**Saved entries:**
####################

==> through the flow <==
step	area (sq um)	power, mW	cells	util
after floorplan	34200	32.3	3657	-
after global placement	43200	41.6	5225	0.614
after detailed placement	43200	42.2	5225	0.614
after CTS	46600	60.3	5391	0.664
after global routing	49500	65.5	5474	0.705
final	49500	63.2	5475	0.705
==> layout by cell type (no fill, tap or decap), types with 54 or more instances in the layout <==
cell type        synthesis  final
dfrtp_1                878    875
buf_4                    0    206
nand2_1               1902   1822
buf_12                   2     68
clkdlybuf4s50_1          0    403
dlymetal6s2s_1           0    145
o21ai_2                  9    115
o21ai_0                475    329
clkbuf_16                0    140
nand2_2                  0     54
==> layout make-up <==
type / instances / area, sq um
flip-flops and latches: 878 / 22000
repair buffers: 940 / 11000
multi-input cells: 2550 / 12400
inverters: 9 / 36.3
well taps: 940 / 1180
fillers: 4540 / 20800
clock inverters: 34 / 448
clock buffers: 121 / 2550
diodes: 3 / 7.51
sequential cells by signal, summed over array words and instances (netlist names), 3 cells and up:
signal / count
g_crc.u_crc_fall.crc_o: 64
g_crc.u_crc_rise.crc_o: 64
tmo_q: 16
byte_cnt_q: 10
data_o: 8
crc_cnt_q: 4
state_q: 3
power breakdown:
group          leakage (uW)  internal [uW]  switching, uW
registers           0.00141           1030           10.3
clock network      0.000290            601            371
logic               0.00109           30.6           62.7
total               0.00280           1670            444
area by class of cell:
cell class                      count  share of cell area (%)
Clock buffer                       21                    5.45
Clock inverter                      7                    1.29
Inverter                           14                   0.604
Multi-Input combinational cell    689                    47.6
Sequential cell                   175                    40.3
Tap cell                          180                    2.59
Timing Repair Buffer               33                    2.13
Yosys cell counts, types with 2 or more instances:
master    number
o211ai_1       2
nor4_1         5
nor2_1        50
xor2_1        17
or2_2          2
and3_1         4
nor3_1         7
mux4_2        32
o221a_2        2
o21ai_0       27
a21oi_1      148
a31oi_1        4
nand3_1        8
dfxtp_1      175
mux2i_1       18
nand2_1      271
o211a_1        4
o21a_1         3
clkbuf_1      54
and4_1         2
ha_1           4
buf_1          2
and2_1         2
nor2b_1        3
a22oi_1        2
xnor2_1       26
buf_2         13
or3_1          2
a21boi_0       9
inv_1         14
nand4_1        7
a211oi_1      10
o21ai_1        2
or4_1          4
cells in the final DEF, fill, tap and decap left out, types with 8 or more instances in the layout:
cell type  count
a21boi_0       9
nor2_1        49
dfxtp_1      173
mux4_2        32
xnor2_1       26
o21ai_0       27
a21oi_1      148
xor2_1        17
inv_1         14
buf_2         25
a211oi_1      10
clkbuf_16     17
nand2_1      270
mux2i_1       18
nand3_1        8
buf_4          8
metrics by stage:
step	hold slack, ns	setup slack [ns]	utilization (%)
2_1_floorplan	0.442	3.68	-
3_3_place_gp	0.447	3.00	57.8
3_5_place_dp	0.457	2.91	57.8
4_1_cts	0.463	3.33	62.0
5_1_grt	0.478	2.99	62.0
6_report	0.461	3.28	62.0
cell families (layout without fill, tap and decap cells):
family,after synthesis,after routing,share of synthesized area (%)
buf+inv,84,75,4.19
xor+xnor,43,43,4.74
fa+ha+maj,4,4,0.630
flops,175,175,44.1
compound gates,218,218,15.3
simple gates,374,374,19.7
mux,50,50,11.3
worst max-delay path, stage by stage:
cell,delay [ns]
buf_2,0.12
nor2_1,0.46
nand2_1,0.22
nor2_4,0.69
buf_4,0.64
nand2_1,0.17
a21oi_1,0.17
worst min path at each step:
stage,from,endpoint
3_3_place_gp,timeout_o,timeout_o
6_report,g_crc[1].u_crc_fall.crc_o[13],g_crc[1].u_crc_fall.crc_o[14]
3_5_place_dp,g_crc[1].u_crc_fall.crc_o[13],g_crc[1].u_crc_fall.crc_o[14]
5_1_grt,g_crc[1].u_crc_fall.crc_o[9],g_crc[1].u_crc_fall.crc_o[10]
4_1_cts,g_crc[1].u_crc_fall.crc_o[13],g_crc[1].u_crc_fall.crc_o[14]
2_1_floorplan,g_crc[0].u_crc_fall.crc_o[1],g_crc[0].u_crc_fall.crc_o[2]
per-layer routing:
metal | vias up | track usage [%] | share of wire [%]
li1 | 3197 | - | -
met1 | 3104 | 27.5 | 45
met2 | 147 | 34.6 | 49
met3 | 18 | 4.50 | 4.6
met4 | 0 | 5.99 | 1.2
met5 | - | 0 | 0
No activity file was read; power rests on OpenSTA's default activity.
<file path="src/rtl/ann_ctrl_pkg.sv">
// Shared types and sizing for the ANN layer controllers.
package ann_ctrl_pkg;

  localparam int unsigned WEIGHT_DEPTH = 28;
  localparam int unsigned WEIGHT_AW    = 5;
  localparam int unsigned WEIGHT_DW    = 16;

  typedef enum logic [2:0] {
    IDLE,
    LOAD,
    READ,
    DRAIN,
    DONE
  } state_e;

endpackage

</file>
<file path="src/rtl/weight_bram_seq_ctrl.sv">
// Sequences one weight BRAM: streamed load pass and in-order read pass to the MAC.
module weight_bram_seq_ctrl
  import ann_ctrl_pkg::*;
#(
  parameter int unsigned DEPTH = WEIGHT_DEPTH,
  parameter int unsigned AW    = WEIGHT_AW,
  parameter int unsigned DW    = WEIGHT_DW
) (
  input  logic          CLK,
  input  logic          RST,
  input  logic          ld_start,
  input  logic          ld_valid,
  input  logic [DW-1:0] ld_data,
  output logic          ld_ready,
  input  logic          rd_start,
  output logic          busy,
  output logic          done,
  output logic [AW-1:0] mem_addr,
  output logic          mem_en,
  output logic          mem_we,
  output logic [DW-1:0] mem_di,
  input  logic [DW-1:0] mem_do,
  output logic [DW-1:0] w_data,
  output logic          w_valid,
  output logic [AW-1:0] w_idx,
  output logic          w_last
);

  localparam logic [AW-1:0] LAST_ADDR = AW'(DEPTH - 1);

  state_e        state_q, state_d;
  logic [AW-1:0] cnt_q, cnt_d;
  logic          done_q, done_d;
  logic          w_valid_q, w_valid_d;
  logic [AW-1:0] w_idx_q, w_idx_d;
  logic          w_last_q, w_last_d;

  // State, counter and registered MAC-side outputs
  always_ff @(posedge CLK) begin
    if (RST) begin
      state_q   <= IDLE;
      cnt_q     <= '0;
      done_q    <= 1'b0;
      w_valid_q <= 1'b0;
      w_idx_q   <= '0;
      w_last_q  <= 1'b0;
    end else begin
      state_q   <= state_d;
      cnt_q     <= cnt_d;
      done_q    <= done_d;
      w_valid_q <= w_valid_d;
      w_idx_q   <= w_idx_d;
      w_last_q  <= w_last_d;
    end
  end

  // Next state and BRAM port drive
  always_comb begin
    state_d  = state_q;
    cnt_d    = cnt_q;
    ld_ready = 1'b0;
    mem_en   = 1'b0;
    mem_we   = 1'b0;
    mem_addr = '0;
    mem_di   = '0;

    unique case (state_q)
      IDLE: begin
        if (ld_start) begin
          state_d = LOAD;
          cnt_d   = '0;
        end else if (rd_start) begin
          state_d = READ;
          cnt_d   = '0;
        end
      end
      LOAD: begin
        ld_ready = 1'b1;
        mem_en   = ld_valid;
        mem_we   = ld_valid;
        mem_addr = cnt_q;
        mem_di   = ld_data;
        if (ld_valid) begin
          if (cnt_q == LAST_ADDR) state_d = DONE;
          else                    cnt_d   = cnt_q + AW'(1);
        end
      end
      READ: begin
        mem_en   = 1'b1;
        mem_addr = cnt_q;
        if (cnt_q == LAST_ADDR) state_d = DRAIN;
        else                    cnt_d   = cnt_q + AW'(1);
      end
      DRAIN:   state_d = DONE;
      DONE:    state_d = IDLE;
      default: state_d = IDLE;
    endcase

    // A read address issued now is delivered next cycle
    w_valid_d = (state_q == READ);
    w_idx_d   = (state_q == READ) ? cnt_q : '0;
    w_last_d  = (state_q == READ) && (cnt_q == LAST_ADDR);
    done_d    = (state_d == DONE);
  end

  assign busy    = (state_q != IDLE);
  assign done    = done_q;
  assign w_valid = w_valid_q;
  assign w_idx   = w_idx_q;
  assign w_last  = w_last_q;
  assign w_data  = mem_do;

endmodule

</file>
==> src/rtl/serial_adder_ctrl_if.sv <==
// -----------------------------------------------------------------------------
// serial_adder_ctrl_if
//   Operand/result bundle for the bit-serial adder sequencer.
//
//   Parameter:
//     WIDTH   operand and sum width in bits
//
//   Signals (master = upstream requester, slave = serial_adder_ctrl):
//     start   master -> slave  request a new operation
//     a, b    master -> slave  operands, captured on the accepting edge
//     cin     master -> slave  carry-in, captured on the accepting edge
//     sub     master -> slave  subtract select (SERIAL_ADDER_SUB_EN only)
//     busy    slave -> master  high while the adder is stepping through bits
//     done    slave -> master  one-cycle pulse when s/cout (and ovf) are new
//     s       slave -> master  sum result register
//     cout    slave -> master  carry-out result register
//     ovf     slave -> master  signed overflow (SERIAL_ADDER_SUB_EN only)
//
//   Handshake: start is sampled on a rising clk edge only while the
//   sequencer is idle or showing done; that edge captures a/b/cin(/sub).
//   busy rises after the accepting edge, and done pulses for exactly one
//   cycle when the result registers have been updated. start seen while
//   busy is ignored.
//
//   Build option: define SERIAL_ADDER_SUB_EN to add sub and ovf.
// -----------------------------------------------------------------------------
interface serial_adder_ctrl_if #(
    parameter int WIDTH = 4
);
    logic             start;
    logic [WIDTH-1:0] a;
    logic [WIDTH-1:0] b;
    logic             cin;
    logic             busy;
    logic             done;
    logic [WIDTH-1:0] s;
    logic             cout;
`ifdef SERIAL_ADDER_SUB_EN
    logic             sub;
    logic             ovf;

    modport master (
        output start, a, b, cin, sub,
        input  busy, done, s, cout, ovf
    );

    modport slave (
        input  start, a, b, cin, sub,
        output busy, done, s, cout, ovf
    );
`else
    modport master (
        output start, a, b, cin,
        input  busy, done, s, cout
    );

    modport slave (
        input  start, a, b, cin,
        output busy, done, s, cout
    );
`endif
endinterface
File: src/rtl/switch_debounce.sv
// One switch channel: 2-flop synchroniser followed by a level debouncer.
// o_stable only changes after the synchronised level has disagreed with it
// for DEBOUNCE_CYCLES consecutive clocks.
module switch_debounce
  import switch_pkg::*;
#(
  parameter int DEBOUNCE_CYCLES = DEF_DEBOUNCE_CYCLES
) (
  input  logic clk,
  input  logic rst,
  input  logic i_raw,
  output logic o_stable
);

  localparam int CW = $clog2(DEBOUNCE_CYCLES);
  localparam logic [CW-1:0] CNT_LAST = CW'(DEBOUNCE_CYCLES - 1);

  logic [1:0]    r_sync;
  logic          r_stable;
  logic [CW-1:0] r_cnt;

  // Bring the asynchronous switch level into the clk domain.
  always_ff @(posedge clk) begin
    if (rst) begin
      r_sync <= 2'b00;
    end else begin
      r_sync <= {r_sync[0], i_raw};
    end
  end

  // Count consecutive disagreements; accept the new level on the last one.
  always_ff @(posedge clk) begin
    if (rst) begin
      r_stable <= 1'b0;
      r_cnt    <= '0;
    end else if (r_sync[1] == r_stable) begin
      r_cnt <= '0;
    end else if (r_cnt == CNT_LAST) begin
      r_stable <= r_sync[1];
      r_cnt    <= '0;
    end else begin
      r_cnt <= r_cnt + 1'b1;
    end
  end

  assign o_stable = r_stable;

endmodule

File: src/rtl/switch_conditioner.sv
// Turns the three raw slide switches into single-cycle command pulses.
// Increase/decrease auto-repeat while held; start/stop fires once per press.
//
//   state  | meaning
//   -------+--------------------------------------------------------------
//   IDLE   | waiting for a fresh debounced press (rising edge)
//   DELAY  | first pulse sent, counting REPEAT_DELAY to the first repeat
//   REPEAT | repeating, one pulse every REPEAT_PERIOD cycles
//
// Holding increase and decrease together parks both sequencers in IDLE;
// only a new press of a switch restarts its sequence.
module switch_conditioner
  import switch_pkg::*;
#(
  parameter int DEBOUNCE_CYCLES = DEF_DEBOUNCE_CYCLES,
  parameter int REPEAT_DELAY    = DEF_REPEAT_DELAY,
  parameter int REPEAT_PERIOD   = DEF_REPEAT_PERIOD
) (
  input  logic       clk,
  input  logic       rst,
  input  logic       sw_increase,
  input  logic       sw_decrease,
  input  logic       sw_start_stop,
  output logic       swt_increase,
  output logic       swt_decrease,
  output logic       swt_start_stop,
  output logic [2:0] sw_stable
);

  localparam int RW = $clog2(max_int(REPEAT_DELAY, REPEAT_PERIOD));
  localparam logic [RW-1:0] DELAY_LAST  = RW'(REPEAT_DELAY - 1);
  localparam logic [RW-1:0] PERIOD_LAST = RW'(REPEAT_PERIOD - 1);

  logic [NUM_CH-1:0] w_raw;
  logic [NUM_CH-1:0] w_stable;
  logic [NUM_CH-1:0] r_stable_d;
  logic [NUM_CH-1:0] w_rise;
  logic              w_conflict;

  rep_state_t        r_state     [2];
  rep_state_t        w_state_nxt [2];
  logic [RW-1:0]     r_cnt       [2];
  logic [RW-1:0]     w_cnt_nxt   [2];
  logic [1:0]        w_fire;

  logic              r_swt_inc;
  logic              r_swt_dec;
  logic              r_swt_ss;

  assign w_raw[CH_INC] = sw_increase;
  assign w_raw[CH_DEC] = sw_decrease;
  assign w_raw[CH_SS]  = sw_start_stop;

  for (genvar g = 0; g < NUM_CH; g++) begin : g_deb
    switch_debounce #(
      .DEBOUNCE_CYCLES (DEBOUNCE_CYCLES)
    ) u_debounce (
      .clk      (clk),
      .rst      (rst),
      .i_raw    (w_raw[g]),
      .o_stable (w_stable[g])
    );
  end

  // Delayed copy of the debounced levels for edge detection.
  always_ff @(posedge clk) begin
    if (rst) begin
      r_stable_d <= '0;
    end else begin
      r_stable_d <= w_stable;
    end
  end

  assign w_rise     = w_stable & ~r_stable_d;
  assign w_conflict = w_stable[CH_INC] & w_stable[CH_DEC];

  // Repeat sequencer state and counter registers.
  always_ff @(posedge clk) begin
    if (rst) begin
      for (int c = 0; c < 2; c++) begin
        r_state[c] <= IDLE;
        r_cnt[c]   <= '0;
      end
    end else begin
      for (int c = 0; c < 2; c++) begin
        r_state[c] <= w_state_nxt[c];
        r_cnt[c]   <= w_cnt_nxt[c];
      end
    end
  end

  // Next state: release or conflict wins over everything, else follow the timers.
  always_comb begin
    for (int c = 0; c < 2; c++) begin
      w_state_nxt[c] = r_state[c];
      w_cnt_nxt[c]   = r_cnt[c] + 1'b1;
      if (!w_stable[c] || w_conflict) begin
        w_state_nxt[c] = IDLE;
        w_cnt_nxt[c]   = '0;
      end else begin
        case (r_state[c])
          IDLE: begin
            w_cnt_nxt[c] = '0;
            if (w_rise[c]) begin
              w_state_nxt[c] = DELAY;
            end
          end
          DELAY: begin
            if (r_cnt[c] == DELAY_LAST) begin
              w_state_nxt[c] = REPEAT;
              w_cnt_nxt[c]   = '0;
            end
          end
          REPEAT: begin
            if (r_cnt[c] == PERIOD_LAST) begin
              w_cnt_nxt[c] = '0;
            end
          end
          default: begin
            w_state_nxt[c] = IDLE;
            w_cnt_nxt[c]   = '0;
          end
        endcase
      end
    end
  end

  // Pulse request: press edge in IDLE, or a timer expiring while held.
  always_comb begin
    w_fire = 2'b00;
    for (int c = 0; c < 2; c++) begin
      if (w_stable[c] && !w_conflict) begin
        case (r_state[c])
          IDLE:    w_fire[c] = w_rise[c];
          DELAY:   w_fire[c] = (r_cnt[c] == DELAY_LAST);
          REPEAT:  w_fire[c] = (r_cnt[c] == PERIOD_LAST);
          default: w_fire[c] = 1'b0;
        endcase
      end
    end
  end

  // Registered command pulses.
  always_ff @(posedge clk) begin
    if (rst) begin
      r_swt_inc <= 1'b0;
      r_swt_dec <= 1'b0;
      r_swt_ss  <= 1'b0;
    end else begin
      r_swt_inc <= w_fire[CH_INC];
      r_swt_dec <= w_fire[CH_DEC];
      r_swt_ss  <= w_rise[CH_SS];
    end
  end

  assign swt_increase   = r_swt_inc;
  assign swt_decrease   = r_swt_dec;
  assign swt_start_stop = r_swt_ss;
  assign sw_stable      = w_stable;

endmodule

####################

Your answer must be the lines above from the one containing "metal | vias" to the one containing "met5 | - | 0 | 0", both included, restated word for word.

metal | vias up | track usage [%] | share of wire [%]
li1 | 3197 | - | -
met1 | 3104 | 27.5 | 45
met2 | 147 | 34.6 | 49
met3 | 18 | 4.50 | 4.6
met4 | 0 | 5.99 | 1.2
met5 | - | 0 | 0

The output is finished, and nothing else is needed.